Write What You Know

To write what you know is one of the biggest nuggets of writing advice that comes from authors. It doesn’t matter if the writer is published or unpublished, well-known or obscure, or a beginner or someone highly established. Writing what you know allows the writer to draw upon personal events where details can appear more naturally and make the writing feel more authentic. This advice applies to so much more than just events. We feel a wide spectrum of emotions ranging from euphoric to gut wrenching as we live through these events. Writers know emotions and must write those emotions. I believe this is why we get hooked with a story we feel has nothing to do with our lives. It isn’t the mob lifestyle or unspeakable events from Nazi Germany during WWII that pulls readers into a story. We identify with characters who feel what we feel.

As a teacher teaching second graders, this often meant I read lots of informative pieces on playing with pets, narratives of a summer trip where a flight was as exciting as the destination, and realistic fiction stories about camping, sports, or school. Most kids have fairly similar experiences coming from the same geographic area and being so young. The joy of writing, experiencing success, and becoming more independent writers were always wide-ranging goals in any piece. I wanted kids to write what they knew. Writing about what they didn’t know was a blank page.

It’s the same with me.

As a reader, I look to sources who are experts. Mitch Albom. Sue Monk Kidd. Brené Brown. I go back to favorite authors as well as whomever I’m reading at the moment to reread passages and examine what made them effective. I read like a writer. I love words and storytelling. Even when reading fiction, I understand authors research their topics to make stories credible and realistic. Many factors make writing come alive.

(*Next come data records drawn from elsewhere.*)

File: src/design/bwi_pkg.sv
// Shared types and constants for the bicubic window interpolator.
// Holds the field widths, the coefficient reset value and the multiply-add control word.
// No dependencies.
package bwi_pkg;

    // Field widths of the ports.
    localparam int PIXEL_W    = 24;
    localparam int CHAN_W     = 8;
    localparam int PHASE_W    = 8;
    localparam int ROW_W      = 2;
    localparam int KERNEL_A_W = 9;

    // Kernel coefficient a after reset: -0.5 in signed Q8.
    localparam logic signed [KERNEL_A_W-1:0] KERNEL_A_RESET = -9'sd128;

    // Control word from the sequencer to the shared multiply-add unit.
    typedef struct packed {
        logic issue;       // perform one multiply-add this cycle
        logic a_feedback;  // take the multiplicand from the accumulator
        logic c_feedback;  // take the addend from the accumulator
    } mac_ctl_t;

endpackage

File: src/design/bwi_mac.sv
// Shared signed multiply-add unit with a registered result.
// Computes acc = a * b + c, where a and c may come back from acc itself.
// Depends on bwi_pkg for the control word.
module bwi_mac
    import bwi_pkg::*;
#(
    parameter int A_W = 32,
    parameter int B_W = 11,
    parameter int U_W = 44
)
(
    input  logic                  clk,
    input  mac_ctl_t              ctl,
    input  logic signed [A_W-1:0] a_op,
    input  logic signed [B_W-1:0] b_op,
    input  logic signed [U_W-1:0] c_op,
    output logic signed [U_W-1:0] acc
);

    localparam int M_W = A_W + B_W;
    localparam int F_W = (M_W > U_W) ? M_W : U_W;

    logic signed [U_W-1:0] acc_reg;
    logic signed [U_W-1:0] acc_next;
    logic signed [A_W-1:0] a_sel;
    logic signed [U_W-1:0] c_sel;
    logic signed [M_W-1:0] product;
    logic signed [F_W-1:0] full_sum;

    // Operand selection: the accumulator can feed either side for chained work.
    assign a_sel = ctl.a_feedback ? $signed(acc_reg[A_W-1:0]) : a_op;
    assign c_sel = ctl.c_feedback ? acc_reg : c_op;

    // One multiplication and one wide addition.
    assign product  = a_sel * b_op;
    assign full_sum = F_W'(product) + F_W'(c_sel);
    assign acc_next = ctl.issue ? $signed(full_sum[U_W-1:0]) : acc_reg;

    // Result register; it carries data only, so it needs no reset.
    always_ff @(posedge clk)
    begin
        acc_reg <= acc_next;
    end

    assign acc = acc_reg;

endmodule

File: src/design/bicubic_window_interpolator.sv
// Top level of the bicubic window interpolator: sequencer, weight and sum storage.
// Depends on bwi_pkg and instantiates the shared multiply-add unit bwi_mac.
//
//  Channel   Signals                                        Direction
//  config    cfg_wr_en, cfg_wr_data                         in
//  input     in_valid, in_stall, pixel_0..3, phase_x,       in (in_stall out)
//            phase_y, window_row
//  output    out_valid, out_stall, out_red, out_green,      out (out_stall in)
//            out_blue
//
// Each input word is captured, then the five kernel weights are evaluated (three
// Horner steps and a rounding step each), the four 2-D weights are formed and twelve
// products are accumulated; a row 3 word then loads the result into the output word.
// Every product goes through the single multiply-add unit.
// Reset clears the sequencer, the output valid flag and the channel sums, and loads
// the default coefficient. in_stall stays high while a word is being worked on, and
// a row 3 word waits in its finishing state while a previous result is still stalled.
module bicubic_window_interpolator
    import bwi_pkg::*;
#(
    parameter int PHASE_BITS = 8
)
(
    input  logic                  clk,
    input  logic                  rst_n,
    input  logic                  cfg_wr_en,
    input  logic [KERNEL_A_W-1:0] cfg_wr_data,
    input  logic                  in_valid,
    output logic                  in_stall,
    input  logic [PIXEL_W-1:0]    pixel_0,
    input  logic [PIXEL_W-1:0]    pixel_1,
    input  logic [PIXEL_W-1:0]    pixel_2,
    input  logic [PIXEL_W-1:0]    pixel_3,
    input  logic [PHASE_W-1:0]    phase_x,
    input  logic [PHASE_W-1:0]    phase_y,
    input  logic [ROW_W-1:0]      window_row,
    output logic                  out_valid,
    input  logic                  out_stall,
    output logic [CHAN_W-1:0]     out_red,
    output logic [CHAN_W-1:0]     out_green,
    output logic [CHAN_W-1:0]     out_blue
);

    localparam int P       = PHASE_BITS;
    localparam int PH_USED = (P < PHASE_W) ? P : PHASE_W;
    localparam int D_W     = P + 2;                        // distance, unsigned
    localparam int W_W     = P + 3;                        // tap weight, signed
    localparam int WC_W    = 2 * P + 4;                    // 2-D weight, signed
    localparam int A_W     = 2 * P + 16;                   // multiplicand
    localparam int B_W     = (P + 3 > CHAN_W + 1) ? P + 3 : CHAN_W + 1;
    localparam int SUM_W   = 2 * P + 28;                   // channel sums
    localparam int V_W     = 3 * P + 17;                   // kernel before rounding
    localparam int U_W     = (V_W > SUM_W) ? V_W : SUM_W;  // accumulator

    localparam logic [D_W-1:0] D_ONE = D_W'(1) << P;
    localparam logic [D_W-1:0] D_TWO = D_W'(2) << P;

    localparam logic signed [U_W-1:0]   W_HALF = U_W'(1) << (2 * P + 7);
    localparam logic signed [SUM_W:0]   R_HALF = (SUM_W + 1)'(1) << (2 * P - 1);

    localparam logic [2:0] WSEL_Y     = 3'd4;   // the vertical weight slot
    localparam logic [3:0] W_STORE    = 4'd3;   // rounding step of a weight
    localparam logic [3:0] COMB_LAST  = 4'd4;
    localparam logic [3:0] ACCUM_LAST = 4'd12;

    localparam logic [ROW_W-1:0] ROW_FIRST = 2'd0;
    localparam logic [ROW_W-1:0] ROW_LAST  = 2'd3;

    typedef enum logic [4:0] {
        ST_IDLE    = 5'b00001,
        ST_WEIGHT  = 5'b00010,
        ST_COMBINE = 5'b00100,
        ST_ACCUM   = 5'b01000,
        ST_FINISH  = 5'b10000
    } state_t;

    state_t state_reg;
    state_t state_next;
    logic [3:0] step_reg;
    logic [3:0] step_next;
    logic [2:0] wsel_reg;
    logic [2:0] wsel_next;
    logic       out_valid_reg;
    logic       out_valid_next;
    logic signed [KERNEL_A_W-1:0] kernel_a_reg;

    logic [PIXEL_W-1:0]      pix_reg [4];
    logic [D_W-1:0]          tx_reg;
    logic [D_W-1:0]          ty_reg;
    logic [ROW_W-1:0]        row_reg;
    logic signed [W_W-1:0]   wx_reg [4];
    logic signed [W_W-1:0]   wy_reg;
    logic signed [WC_W-1:0]  wc_reg [4];
    logic signed [SUM_W-1:0] sum_reg [3];
    logic [CHAN_W-1:0]       red_reg;
    logic [CHAN_W-1:0]       green_reg;
    logic [CHAN_W-1:0]       blue_reg;

    logic                  in_accept;
    logic                  out_take;
    logic                  result_load;
    logic [1:0]            wtap;
    logic [D_W-1:0]        wt;
    logic [D_W-1:0]        tap_dist;
    logic                  outer;
    logic signed [11:0]    a_ext;
    logic signed [11:0]    c3;
    logic signed [11:0]    c2;
    logic signed [11:0]    c1;
    logic signed [11:0]    c0;
    logic [CHAN_W-1:0]     chan_val;
    logic signed [U_W-1:0] w_rnd;
    logic signed [U_W-1:0] w_shift;
    logic signed [W_W-1:0] w_new;

    mac_ctl_t              mac_ctl;
    logic signed [A_W-1:0] a_op;
    logic signed [B_W-1:0] b_op;
    logic signed [U_W-1:0] c_op;
    logic signed [U_W-1:0] acc;

    // Round a channel sum to nearest and saturate it to a byte.
    function automatic logic [CHAN_W-1:0] round_sat(input logic signed [SUM_W-1:0] s);
        logic signed [SUM_W:0] r;
        begin
            r = (SUM_W + 1)'(s) + R_HALF;
            if (r[SUM_W])
            begin
                return '0;
            end
            else if (|r[SUM_W-1:2*P+CHAN_W])
            begin
                return '1;
            end
            else
            begin
                return r[2*P+CHAN_W-1:2*P];
            end
        end
    endfunction

    // Handshakes.
    assign in_stall    = (state_reg != ST_IDLE);
    assign in_accept   = in_valid && !in_stall;
    assign out_take    = out_valid_reg && !out_stall;
    assign result_load = (state_reg == ST_FINISH) && (!out_valid_reg || !out_stall);

    // Which tap the current weight belongs to, and its distance from the sample.
    assign wtap = (wsel_reg == WSEL_Y) ? row_reg : wsel_reg[1:0];
    assign wt   = (wsel_reg == WSEL_Y) ? ty_reg : tx_reg;

    always_comb
    begin
        case (wtap)
            2'd0:
            begin
                tap_dist = D_ONE + wt;
                outer    = 1'b1;
            end
            2'd1:
            begin
                tap_dist = wt;
                outer    = 1'b0;
            end
            2'd2:
            begin
                tap_dist = D_ONE - wt;
                outer    = 1'b0;
            end
            default:
            begin
                tap_dist = D_TWO - wt;
                outer    = 1'b1;
            end
        endcase
    end

    // Polynomial coefficients of the kernel in Horner order.
    assign a_ext = 12'(kernel_a_reg);

    always_comb
    begin
        if (outer)
        begin
            c3 = a_ext;
            c2 = -(a_ext * 12'sd5);
            c1 = a_ext * 12'sd8;
            c0 = -(a_ext * 12'sd4);
        end
        else
        begin
            c3 = a_ext + 12'sd512;
            c2 = -(a_ext + 12'sd768);
            c1 = '0;
            c0 = 12'sd256;
        end
    end

    // Byte of the pixel for the current column and colour channel.
    always_comb
    begin
        case (step_reg[3:2])
            2'd0:    chan_val = pix_reg[step_reg[1:0]][23:16];
            2'd1:    chan_val = pix_reg[step_reg[1:0]][15:8];
            default: chan_val = pix_reg[step_reg[1:0]][7:0];
        endcase
    end

    // Operands for the shared unit in each phase of the work.
    always_comb
    begin
        mac_ctl = '0;
        a_op    = '0;
        b_op    = '0;
        c_op    = '0;
        case (state_reg)
            ST_WEIGHT:
            begin
                b_op = B_W'($signed({1'b0, tap_dist}));
                case (step_reg)
                    4'd0:
                    begin
                        mac_ctl.issue = 1'b1;
                        a_op = A_W'(c3);
                        c_op = U_W'(c2) <<< P;
                    end
                    4'd1:
                    begin
                        mac_ctl.issue      = 1'b1;
                        mac_ctl.a_feedback = 1'b1;
                        c_op = U_W'(c1) <<< (2 * P);
                    end
                    4'd2:
                    begin
                        mac_ctl.issue      = 1'b1;
                        mac_ctl.a_feedback = 1'b1;
                        c_op = U_W'(c0) <<< (3 * P);
                    end
                    default:
                    begin
                        mac_ctl = '0;
                    end
                endcase
            end
            ST_COMBINE:
            begin
                if (step_reg < COMB_LAST)
                begin
                    mac_ctl.issue = 1'b1;
                    a_op = A_W'(wx_reg[step_reg[1:0]]);
                    b_op = B_W'(wy_reg);
                end
            end
            ST_ACCUM:
            begin
                if (step_reg < ACCUM_LAST)
                begin
                    mac_ctl.issue = 1'b1;
                    a_op = A_W'(wc_reg[step_reg[1:0]]);
                    b_op = B_W'($signed({1'b0, chan_val}));
                    if (step_reg[1:0] == 2'd0)
                    begin
                        // A new channel starts from its sum, or from zero on row 0.
                        if (row_reg != ROW_FIRST)
                        begin
                            c_op = U_W'(sum_reg[step_reg[3:2]]);
                        end
                    end
                    else
                    begin
                        mac_ctl.c_feedback = 1'b1;
                    end
                end
            end
            default:
            begin
                mac_ctl = '0;
            end
        endcase
    end

    bwi_mac #(
        .A_W (A_W),
        .B_W (B_W),
        .U_W (U_W)
    ) u_mac (
        .clk  (clk),
        .ctl  (mac_ctl),
        .a_op (a_op),
        .b_op (b_op),
        .c_op (c_op),
        .acc  (acc)
    );

    // Round the evaluated kernel to a weight in the phase format.
    assign w_rnd   = acc + W_HALF;
    assign w_shift = w_rnd >>> (2 * P + 8);
    assign w_new   = w_shift[W_W-1:0];

    // Sequencer.
    always_comb
    begin
        state_next = state_reg;
        step_next  = step_reg;
        wsel_next  = wsel_reg;
        case (state_reg)
            ST_IDLE:
            begin
                if (in_accept)
                begin
                    state_next = ST_WEIGHT;
                    step_next  = '0;
                    wsel_next  = '0;
                end
            end
            ST_WEIGHT:
            begin
                if (step_reg == W_STORE)
                begin
                    step_next = '0;
                    if (wsel_reg == WSEL_Y)
                    begin
                        state_next = ST_COMBINE;
                    end
                    else
                    begin
                        wsel_next = wsel_reg + 3'd1;
                    end
                end
                else
                begin
                    step_next = step_reg + 4'd1;
                end
            end
            ST_COMBINE:
            begin
                if (step_reg == COMB_LAST)
                begin
                    state_next = ST_ACCUM;
                    step_next  = '0;
                end
                else
                begin
                    step_next = step_reg + 4'd1;
                end
            end
            ST_ACCUM:
            begin
                if (step_reg == ACCUM_LAST)
                begin
                    step_next  = '0;
                    state_next = (row_reg == ROW_LAST) ? ST_FINISH : ST_IDLE;
                end
                else
                begin
                    step_next = step_reg + 4'd1;
                end
            end
            ST_FINISH:
            begin
                if (result_load)
                begin
                    state_next = ST_IDLE;
                end
            end
            default:
            begin
                state_next = ST_IDLE;
            end
        endcase
    end

    // Output valid flag: set on a new result, cleared when the word is taken.
    always_comb
    begin
        out_valid_next = out_valid_reg;
        if (result_load)
        begin
            out_valid_next = 1'b1;
        end
        else if (out_take)
        begin
            out_valid_next = 1'b0;
        end
    end

    // Control registers, coefficient and channel sums.
    always_ff @(posedge clk or negedge rst_n)
    begin
        if (!rst_n)
        begin
            state_reg     <= ST_IDLE;
            step_reg      <= '0;
            wsel_reg      <= '0;
            out_valid_reg <= 1'b0;
            kernel_a_reg  <= KERNEL_A_RESET;
            sum_reg[0]    <= '0;
            sum_reg[1]    <= '0;
            sum_reg[2]    <= '0;
        end
        else
        begin
            state_reg     <= state_next;
            step_reg      <= step_next;
            wsel_reg      <= wsel_next;
            out_valid_reg <= out_valid_next;
            if (cfg_wr_en)
            begin
                kernel_a_reg <= $signed(cfg_wr_data);
            end
            // A channel's sum is written back as the next channel starts, or on the last accumulate step.
            if ((state_reg == ST_ACCUM) && (step_reg[1:0] == 2'd0) && (step_reg != '0))
            begin
                sum_reg[step_reg[3:2] - 2'd1] <= acc[SUM_W-1:0];
            end
        end
    end

    // Data registers: captured word, weights and the output word.
    always_ff @(posedge clk)
    begin
        if (in_accept)
        begin
            pix_reg[0] <= pixel_0;
            pix_reg[1] <= pixel_1;
            pix_reg[2] <= pixel_2;
            pix_reg[3] <= pixel_3;
            tx_reg     <= D_W'(phase_x[PH_USED-1:0]);
            ty_reg     <= D_W'(phase_y[PH_USED-1:0]);
            row_reg    <= window_row;
        end
        if ((state_reg == ST_WEIGHT) && (step_reg == W_STORE))
        begin
            if (wsel_reg == WSEL_Y)
            begin
                wy_reg <= w_new;
            end
            else
            begin
                wx_reg[wsel_reg[1:0]] <= w_new;
            end
        end
        if ((state_reg == ST_COMBINE) && (step_reg != '0))
        begin
            wc_reg[2'(step_reg - 4'd1)] <= acc[WC_W-1:0];
        end
        if (result_load)
        begin
            red_reg   <= round_sat(sum_reg[0]);
            green_reg <= round_sat(sum_reg[1]);
            blue_reg  <= round_sat(sum_reg[2]);
        end
    end

    assign out_valid = out_valid_reg;
    assign out_red   = red_reg;
    assign out_green = green_reg;
    assign out_blue  = blue_reg;

endmodule
File: config.mk
export PLATFORM = sky130hd
export DESIGN_NAME = bicubic_window_interpolator
export DESIGN_NICKNAME = d
export VERILOG_FILES = /design/src/design/bwi_pkg.sv /design/src/design/bwi_mac.sv /design/src/design/bicubic_window_interpolator.sv
export SDC_FILE = /design/constraint.sdc
export NUM_CORES = 2
export LEC_CHECK = 0
export BUFFER_PORTS_ARGS = -buffer_cell sky130_fd_sc_hd__buf_2
export CAP_MARGIN = 20
export CORE_MARGIN = 2
export CORE_UTILIZATION = 45
export CTS_CLUSTER_DIAMETER = 200
export DETAILED_ROUTE_END_ITERATION = 8
export PLACE_DENSITY = 0.68
export SYNTH_ARGS = -nofsm -noshare
export SYNTH_HDL_FRONTEND = slang
export SYNTH_SLANG_ARGS = --single-unit
export TNS_END_PERCENT = 5
File: constraint.sdc
create_clock -name clk -period 9.2 [get_ports clk]
set_input_delay 1.84 -clock clk [delete_from_list [all_inputs] [get_ports clk]]
set_output_delay 1.84 -clock clk [all_outputs]
set_load 0.02 [all_outputs]
==> run metrics <==
Ys Warns 0; Seq/Total Area, Yosys 0.3742; Post-Syn Area around 36000 um^2; P per Cell Area between 200 and 250 nW/um^2; most frequent CP cell inv_1; Initial DRC Count around 2200; CTS Buf Count 46; RSZ-0062 raised after global routing false; # clock sinks around 470; area share of fa/ha/maj cells after synthesis 0.2525; Initial Util 0.4533; CTS clk-pin slew, worst paths around 0.070 ns; Reg power frac 0.353; global route total overflow 0; worst r2r path cells 34; Hold Startpoint sum_reg[101]$_DFFE_PN0P_; TNS Setup 0 ns; RePlAce Congestion 0.9087; max_cap viols 0; vias in the first global route about 26000; Syn Inst Count between 3000 and 4000; Port-buffer cells 153; Slew Viols, Final 0; Clock Skew 0.02301 ns; DIE AREA just over 80000 um^2; commonest non-fill, non-tap cell in the layout inv_1; antenna cells 0; LEAKAGE about 16 nW; die height ~290 um; first-pass GRT wire length 149600 um; Synth cell types 91; register bit total from synthesis around 470; chip width around 290 um; initial antenna violation count 0; crit path capture type flop; most frequent cells in the layout inv_1 (426), nand2_1 (384), fa_1 (361); ANT nets after route 0; number of synthesized flops with an enable pin approximately 320; post-DP HPWL 71720 um; final setup vio count 0; CP Launch Point kernel_a_reg[7]$_DFFE_PN1P_; Skew-Pair Late Insertion Delay 0.57 ns; share of cells above drive strength 1 0.1637; CP Max Fanout 10; crit path launch type flop; syn_nets 3795; fin nets about 4000; Max Fclk between 100 and 150 MHz; slowest CP cell dfstp_2; area grow syn2layout 10.14%; crit path DAT approximately 9.1 ns; synthesized area per cell around 11 um^2; Synth Area in Simple Gates 0.1056; CTS HTree Levels 2; register area roughly 13000 um^2; CTS resizes 0; final std cells w/o fill about 4400; Req. time, crit path 9.50 ns; crit-path max cell delay roughly 0.67 ns; combinational family with the most area after synthesis adder cells; Post-synth ARST share 0.3270; switching share of power 0.4134; endpoints failing hold 0; Critical R2R Launch kernel_a_reg[7]$_DFFE_PN1P_; Psw around 3.7 mW; final WL 93940 um; FP Rows ~100; fin crit period 8.767 ns; Comb pwr share 0.430; drt via density about 5.7; period utilization 0.9530; post-synthesis xor/xnor area fraction 0.02474; DR WL/cell ~21 um; Synth Area in Compound Gates 0.08256; fill count between 7000 and 8000; Main synth FF type edfxtp_1; Overall Global Routing Usage 0.2355; mux share of post-synthesis cell area 0.09705; vias 24760; WHS Path Cells 1; Hold Crit Class reg2reg; post-CTS setup buffer count 0; Pre-antenna DRT Iters 5; outcome finished, final reports clean; largest net degree at the start of global routing 73; Largest register FFs 132; clk buf depth 3; clock power share 0.218; WS Path Type reg2reg; Core Region roughly 79000 um^2; Int Pwr roughly 5.2 mW; CTS tree built; CTS Hold Buffers Added 0; VDD IR max between 0.15 and 0.2 mV; design area ~40000 um^2; Least-Margin Pin Slew between 0.9 and 1 ns; Slew Limit Headroom 0.3853; Boundary Pins approximately 150; CTS root buffer clkbuf_16; DP Area 37800 um^2; multi-input logic area 20190 um^2; DP Cell Count 4295; # DRC 0
==> worst paths after layout <==
kind | end | slack (ns)
max | u_mac.acc[35]$_DFFE_PP_ | 0.43
min | sum_reg[101]$_DFFE_PN0P_ | 0.51
max reg2reg | u_mac.acc[35]$_DFFE_PP_ | 0.43
min reg2reg | sum_reg[101]$_DFFE_PN0P_ | 0.51
max in group asynchronous | sum_reg[43]$_DFFE_PN0P_ | 6.15
min in group asynchronous | sum_reg[90]$_DFFE_PN0P_ | 1.28
==> cell families after synthesis <==
group           Yosys count
simple gates            800
buf+inv                 569
fa+ha+maj               505
flops                   471
compound gates          455
mux                     261
xor+xnor                101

I ask myself, as a writer, what do I know?

Cancer

Unfortunately, I know too much.

My mother had uterine cancer that was successfully removed through surgery. It gave me an early example that disease would always be caught early and without much inconvenience. I recall a couple of years later telling friends she had been diagnosed with breast cancer and that it was going to be harder but that she’d be okay. It was harder. Mom had a partial mastectomy followed by chemotherapy and radiation. I became an expert on her health and breast cancer knowledge. Information was power and I wanted to understand all of it. All was good for years. Golden years.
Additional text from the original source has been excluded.